• WHAT IS EXPECTED: Your answer should be a single number: the count of lines in the entries below that contain "cycle".

Stored items:
File: src/rtl/dmem_pkg.sv
`default_nettype none
// dmem_pkg: shared types and default I/O addresses for the data-memory controller (rev 1.0)
package dmem_pkg;

  typedef enum logic [1:0] {
    S_IDLE  = 2'd0,
    S_WR    = 2'd1,
    S_RD    = 2'd2,
    S_RHOLD = 2'd3
  } state_t;

  localparam logic [14:0] SW_ADDR_DEF  = 15'h6000;
  localparam logic [14:0] LED_ADDR_DEF = 15'h6001;

  typedef struct packed {
    logic [14:0] addr;
    logic [15:0] data;
  } wb_entry_t;

endpackage
`default_nettype wire

File: src/rtl/wr_fifo.sv
`default_nettype none
// wr_fifo: posted-write FIFO; pointers carry an extra wrap bit to tell full from empty (rev 1.0)
module wr_fifo
  import dmem_pkg::*;
#(
  parameter int DEPTH = 2
) (
  input  logic                     clk,
  input  logic                     resetN,
  input  logic                     push,
  input  logic                     pop,
  input  wb_entry_t                din,
  output wb_entry_t                head,
  output logic                     full,
  output logic                     empty,
  output logic [$clog2(DEPTH):0]   count
);

  localparam int AW = $clog2(DEPTH);
  localparam int PW = AW + 1;

  logic [AW:0] wr_ptr;
  logic [AW:0] rd_ptr;
  wb_entry_t   mem [DEPTH];
  logic        do_push;
  logic        do_pop;

  assign empty   = (wr_ptr == rd_ptr);
  assign full    = (wr_ptr[AW] != rd_ptr[AW]) && (wr_ptr[AW-1:0] == rd_ptr[AW-1:0]);
  assign count   = wr_ptr - rd_ptr;
  assign do_pop  = pop && !empty;
  // A push into a full FIFO is only legal when the head leaves in the same cycle.
  assign do_push = push && (!full || do_pop);
  assign head    = mem[rd_ptr[AW-1:0]];

  always_ff @(posedge clk) begin
    if (!resetN) begin
      wr_ptr <= '0;
      rd_ptr <= '0;
    end else begin
      if (do_push) wr_ptr <= wr_ptr + PW'(1);
      if (do_pop)  rd_ptr <= rd_ptr + PW'(1);
    end
  end

  always_ff @(posedge clk) begin
    if (do_push) mem[wr_ptr[AW-1:0]] <= din;
  end

endmodule
`default_nettype wire

File: src/rtl/dmem_ctrl.sv
`default_nettype none
// dmem_ctrl: core data-port responder with posted writes, stalled reads and switch/LED I/O (rev 1.0)
module dmem_ctrl
  import dmem_pkg::*;
#(
  parameter int          WB_DEPTH = 2,
  parameter logic [14:0] SW_ADDR  = SW_ADDR_DEF,
  parameter logic [14:0] LED_ADDR = LED_ADDR_DEF
) (
  input  logic        clk,
  input  logic        resetN,
  input  logic [14:0] data_addr,
  input  logic        read_m,
  input  logic        write_m,
  input  logic [15:0] out_m,
  output logic [15:0] in_m,
  output logic        stall,
  input  logic [3:0]  SW,
  output logic [3:0]  led,
  output logic        mem_req,
  output logic        mem_we,
  output logic [14:0] mem_addr,
  output logic [15:0] mem_wdata,
  input  logic [15:0] mem_rdata,
  input  logic        mem_ack
);

  localparam int CW = $clog2(WB_DEPTH) + 1;

  state_t      state;
  logic [14:0] rd_addr;
  logic [15:0] rd_data;
  logic [3:0]  sw_meta;
  logic [3:0]  sw_sync;

  logic        is_sw;
  logic        is_led;
  logic        io_addr;
  logic        hit;
  logic        read_miss;
  logic        push;
  logic        pop;
  logic        more_wr;
  wb_entry_t   fifo_din;
  wb_entry_t   fifo_head;
  logic        fifo_full;
  logic        fifo_empty;
  logic [CW-1:0] fifo_count;

  assign is_sw    = (data_addr == SW_ADDR);
  assign is_led   = (data_addr == LED_ADDR);
  assign io_addr  = is_sw || is_led;
  // Held data is only trusted while no younger write is queued behind it.
  assign hit      = (state == S_RHOLD) && read_m && !io_addr &&
                    (data_addr == rd_addr) && fifo_empty;
  assign read_miss = read_m && !io_addr && !hit;
  assign stall    = read_miss || fifo_full;

  assign push     = write_m && !io_addr;
  assign pop      = (state == S_WR) && mem_req && mem_ack;
  assign more_wr  = (fifo_count > CW'(1)) || push;
  assign fifo_din = '{addr: data_addr, data: out_m};

  wr_fifo #(
    .DEPTH (WB_DEPTH)
  ) u_wr_fifo (
    .clk    (clk),
    .resetN (resetN),
    .push   (push),
    .pop    (pop),
    .din    (fifo_din),
    .head   (fifo_head),
    .full   (fifo_full),
    .empty  (fifo_empty),
    .count  (fifo_count)
  );

  always_comb begin
    in_m = 16'h0000;
    if (read_m) begin
      if (is_sw)       in_m = {12'b0, sw_sync};
      else if (is_led) in_m = {12'b0, led};
      else if (hit)    in_m = rd_data;
    end
  end

  always_ff @(posedge clk) begin
    if (!resetN) begin
      sw_meta <= '0;
      sw_sync <= '0;
      led     <= '0;
    end else begin
      sw_meta <= SW;
      sw_sync <= sw_meta;
      if (write_m && is_led) led <= out_m[3:0];
    end
  end

  always_ff @(posedge clk) begin
    if (!resetN) begin
      state     <= S_IDLE;
      mem_req   <= 1'b0;
      mem_we    <= 1'b0;
      mem_addr  <= '0;
      mem_wdata <= '0;
      rd_addr   <= '0;
      rd_data   <= '0;
    end else begin
      case (state)
        S_IDLE: begin
          if (!fifo_empty) begin
            state     <= S_WR;
            mem_req   <= 1'b1;
            mem_we    <= 1'b1;
            mem_addr  <= fifo_head.addr;
            mem_wdata <= fifo_head.data;
          end else if (push) begin
            // Launch straight from the incoming write so the request rises next cycle.
            state     <= S_WR;
            mem_req   <= 1'b1;
            mem_we    <= 1'b1;
            mem_addr  <= data_addr;
            mem_wdata <= out_m;
          end else if (read_miss) begin
            state    <= S_RD;
            rd_addr  <= data_addr;
            mem_req  <= 1'b1;
            mem_we   <= 1'b0;
            mem_addr <= data_addr;
          end
        end
        S_WR: begin
          if (!mem_req) begin
            mem_req   <= 1'b1;
            mem_we    <= 1'b1;
            mem_addr  <= fifo_head.addr;
            mem_wdata <= fifo_head.data;
          end else if (mem_ack) begin
            // Drop the request for a cycle; the next head is reloaded from the FIFO.
            mem_req <= 1'b0;
            if (!more_wr) begin
              if (read_miss) begin
                state    <= S_RD;
                rd_addr  <= data_addr;
                mem_req  <= 1'b1;
                mem_we   <= 1'b0;
                mem_addr <= data_addr;
              end else begin
                state <= S_IDLE;
              end
            end
          end
        end
        S_RD: begin
          if (mem_ack) begin
            rd_data <= mem_rdata;
            mem_req <= 1'b0;
            state   <= S_RHOLD;
          end
        end
        S_RHOLD: begin
          state <= (push || !fifo_empty) ? S_WR : S_IDLE;
        end
        default: state <= S_IDLE;
      endcase
    end
  end

endmodule
`default_nettype wire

• WRITTEN SOLUTION: 3